If I spend about $50 on CreateSpace and add a small fee for my cover designer to design a wrap-around (front and back) cover, I can have a trade paper edition of my book that will be listed in the catalogues of major distributors. I don’t have to do anything else. I don’t have to court those people for years, like Dean did twenty years ago.
And if I’m really willing to put myself out by designing a small catalogue of my work, I can send that to independent booksellers, give them a discount, and have CreateSpace produce and send them the paper books.
And suddenly, I am a publisher—with as great an ability to reach the consumer as any of the so-called Big Six publishers. In fact, I can reach more readers because I control all of the rights, and I can opt to go into overseas markets that they can’t penetrate.
The monopoly isn’t just broken. It’s shattered.
Most writers don’t realize that. Most don’t want to do the “work” because they don’t know how little work they have to do.
What, really, must they do? They must pay someone up front instead of letting that person take a percentage of the work in perpetuity.
So let’s discuss agents, because that too is important.
Once upon a time, I had an agent. Hell, I’ve had a lot of agents. And I needed them.
Every writer did.
In the days before the internet, before the ubiquity of e-mail, before instant messaging and Skype, agents had a purpose. Writers hired agents for their connections. Agents got books in the door with a reluctant publisher. Agents found partner agents overseas. Agents got into Hollywood studios.

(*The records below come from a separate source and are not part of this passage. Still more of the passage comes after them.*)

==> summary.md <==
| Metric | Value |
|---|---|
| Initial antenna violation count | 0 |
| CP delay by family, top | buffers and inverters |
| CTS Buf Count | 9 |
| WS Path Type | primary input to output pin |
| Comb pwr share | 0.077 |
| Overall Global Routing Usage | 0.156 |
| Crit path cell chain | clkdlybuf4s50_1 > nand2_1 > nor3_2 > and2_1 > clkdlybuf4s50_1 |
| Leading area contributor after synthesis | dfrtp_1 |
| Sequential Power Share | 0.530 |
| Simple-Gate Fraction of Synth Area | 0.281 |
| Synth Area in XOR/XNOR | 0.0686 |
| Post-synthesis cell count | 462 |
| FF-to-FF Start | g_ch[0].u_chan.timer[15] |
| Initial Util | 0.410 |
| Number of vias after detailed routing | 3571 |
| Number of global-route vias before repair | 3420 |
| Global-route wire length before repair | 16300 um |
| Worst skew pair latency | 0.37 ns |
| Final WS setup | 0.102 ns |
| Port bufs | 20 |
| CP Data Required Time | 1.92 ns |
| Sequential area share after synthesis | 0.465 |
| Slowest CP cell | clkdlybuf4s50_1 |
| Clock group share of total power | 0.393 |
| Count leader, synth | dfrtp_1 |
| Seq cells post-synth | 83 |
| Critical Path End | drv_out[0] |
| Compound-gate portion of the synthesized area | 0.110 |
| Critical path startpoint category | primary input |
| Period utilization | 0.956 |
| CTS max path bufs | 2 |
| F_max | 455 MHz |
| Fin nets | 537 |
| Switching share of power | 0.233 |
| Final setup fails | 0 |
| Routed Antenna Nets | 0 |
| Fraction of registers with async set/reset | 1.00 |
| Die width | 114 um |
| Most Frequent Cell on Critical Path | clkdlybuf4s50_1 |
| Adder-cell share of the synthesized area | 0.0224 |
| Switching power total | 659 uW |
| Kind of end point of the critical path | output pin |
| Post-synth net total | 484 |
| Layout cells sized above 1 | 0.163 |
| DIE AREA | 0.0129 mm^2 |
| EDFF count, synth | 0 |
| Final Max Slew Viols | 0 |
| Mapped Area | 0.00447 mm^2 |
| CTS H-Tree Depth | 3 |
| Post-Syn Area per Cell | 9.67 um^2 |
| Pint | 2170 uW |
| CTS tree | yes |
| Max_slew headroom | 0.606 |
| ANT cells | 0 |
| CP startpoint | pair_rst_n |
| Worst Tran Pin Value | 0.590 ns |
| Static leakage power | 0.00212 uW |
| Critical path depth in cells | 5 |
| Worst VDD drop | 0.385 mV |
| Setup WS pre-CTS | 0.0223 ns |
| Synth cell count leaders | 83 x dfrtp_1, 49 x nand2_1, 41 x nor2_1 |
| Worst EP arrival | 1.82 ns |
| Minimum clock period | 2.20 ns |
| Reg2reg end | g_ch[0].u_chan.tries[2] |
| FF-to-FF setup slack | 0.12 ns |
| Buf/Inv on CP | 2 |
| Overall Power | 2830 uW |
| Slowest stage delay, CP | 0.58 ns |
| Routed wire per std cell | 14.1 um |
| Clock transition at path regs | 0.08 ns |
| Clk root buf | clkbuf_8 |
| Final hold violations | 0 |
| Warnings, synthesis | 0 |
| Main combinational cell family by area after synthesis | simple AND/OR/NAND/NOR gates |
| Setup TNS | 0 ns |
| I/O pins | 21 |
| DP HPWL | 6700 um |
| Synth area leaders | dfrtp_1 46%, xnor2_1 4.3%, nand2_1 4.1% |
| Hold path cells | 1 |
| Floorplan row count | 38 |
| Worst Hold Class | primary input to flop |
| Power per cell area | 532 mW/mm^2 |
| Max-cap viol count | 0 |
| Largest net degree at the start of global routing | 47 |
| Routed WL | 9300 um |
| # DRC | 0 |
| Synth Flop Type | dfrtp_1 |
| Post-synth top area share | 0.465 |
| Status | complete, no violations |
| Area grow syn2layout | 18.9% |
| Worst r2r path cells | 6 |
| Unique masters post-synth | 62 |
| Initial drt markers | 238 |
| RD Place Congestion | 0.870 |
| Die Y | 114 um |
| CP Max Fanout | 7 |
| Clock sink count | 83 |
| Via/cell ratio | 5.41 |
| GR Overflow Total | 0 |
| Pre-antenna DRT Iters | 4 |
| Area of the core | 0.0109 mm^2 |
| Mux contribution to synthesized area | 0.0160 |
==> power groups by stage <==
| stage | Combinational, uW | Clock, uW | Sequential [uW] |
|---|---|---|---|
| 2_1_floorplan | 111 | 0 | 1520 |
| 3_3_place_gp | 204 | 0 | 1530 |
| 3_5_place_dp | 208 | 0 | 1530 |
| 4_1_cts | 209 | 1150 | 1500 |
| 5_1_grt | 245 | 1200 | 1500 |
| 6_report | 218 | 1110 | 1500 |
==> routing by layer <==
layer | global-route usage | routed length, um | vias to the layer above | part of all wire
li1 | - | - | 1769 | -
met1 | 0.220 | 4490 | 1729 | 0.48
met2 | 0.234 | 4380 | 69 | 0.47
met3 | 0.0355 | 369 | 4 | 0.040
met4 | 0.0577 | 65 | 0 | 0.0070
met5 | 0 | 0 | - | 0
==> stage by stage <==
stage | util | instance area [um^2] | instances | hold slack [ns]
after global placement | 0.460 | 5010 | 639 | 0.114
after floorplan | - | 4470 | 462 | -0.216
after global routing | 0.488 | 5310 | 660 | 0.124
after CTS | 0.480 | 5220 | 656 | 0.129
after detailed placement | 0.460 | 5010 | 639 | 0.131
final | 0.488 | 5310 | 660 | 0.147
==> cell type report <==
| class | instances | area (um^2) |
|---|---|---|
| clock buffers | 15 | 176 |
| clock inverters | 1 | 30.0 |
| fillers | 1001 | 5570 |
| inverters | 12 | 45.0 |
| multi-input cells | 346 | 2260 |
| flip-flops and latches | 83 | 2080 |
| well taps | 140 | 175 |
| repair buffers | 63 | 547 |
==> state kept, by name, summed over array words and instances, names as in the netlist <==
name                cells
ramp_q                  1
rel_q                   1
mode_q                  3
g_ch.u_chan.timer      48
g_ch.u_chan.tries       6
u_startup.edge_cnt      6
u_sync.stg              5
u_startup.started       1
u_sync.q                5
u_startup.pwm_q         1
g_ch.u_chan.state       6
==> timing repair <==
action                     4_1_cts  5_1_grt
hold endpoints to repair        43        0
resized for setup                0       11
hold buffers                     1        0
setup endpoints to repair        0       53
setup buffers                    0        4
==> config.mk <==
export PLATFORM = sky130hd
export DESIGN_NAME = shift_add_mul
export DESIGN_NICKNAME = d
export VERILOG_FILES = /design/src/rtl/mul_pkg.sv /design/src/rtl/mul_ripple_adder.sv /design/src/rtl/mul_shift_reg.sv /design/src/rtl/mul_zero_det.sv /design/src/rtl/mul_acc.sv /design/src/rtl/shift_add_mul.sv
export SDC_FILE = /design/constraint.sdc
export NUM_CORES = 1
export LEC_CHECK = 0
export BUFFER_PORTS_ARGS = -buffer_cell sky130_fd_sc_hd__buf_2
export CAP_MARGIN = 30
export CELL_PAD_IN_SITES_DETAIL_PLACEMENT = 1
export CELL_PAD_IN_SITES_GLOBAL_PLACEMENT = 2
export CORE_UTILIZATION = 35
export DETAILED_ROUTE_END_ITERATION = 6
export GPL_ROUTABILITY_DRIVEN = 1
export PLACE_DENSITY_LB_ADDON = 0.1
export SLEW_MARGIN = 40
export SYNTH_ARGS = -nofsm -noshare
export SYNTH_HDL_FRONTEND = slang
export SYNTH_SLANG_ARGS = --single-unit
==> constraint.sdc <==
create_clock -name clk -period 6.7 [get_ports clk]
set_input_delay 0.67 -clock clk [delete_from_list [all_inputs] [get_ports clk]]
set_output_delay 0.67 -clock clk [all_outputs]
set_load 0.02 [all_outputs]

And writers paid the agent for those connections. Writers, essentially, needed an agent to open all the closed and locked doors.
Some writers, salespeople all, did the work themselves. They booked a trip to New York, managed to get into the editor’s offices, and got their work looked at.
But those writers were rare.
Then the internet came along. And web pages. And e-mail.
The doors became open. All that secret information that agents got—which editor was buying what, who edits for the biggest publishing house in France, what’s the name of the literary scout for such-n-so studio—could be Googled.
What’s more, if you had a successful book or hell, even a midlist book on a hot topic (say, vampires), then the foreign editors and the Hollywood scouts came looking for you.
On the internet.
Through your e-mail.
I get letters all the time from interested foreign publishers, and from movie people. I just closed an option deal last week with an independent producer who found me through my website.
And that is not unusual.
It’s now a myth, an old and tired myth, that you need agents to open these doors. In fact, agents will often close the doors by believing that if some young producer is interested in Property A, then the agent can leverage that interest with a studio so that the studio will pay big money for Property A. I’ve had agents promise that kind of thing all the time, and it has never panned out.
But since I stopped using agents on my Hollywood nibbles—guess what? I have Hollywood deals. When I was agented, I only had one option in twenty years.
Now I have options running all the time.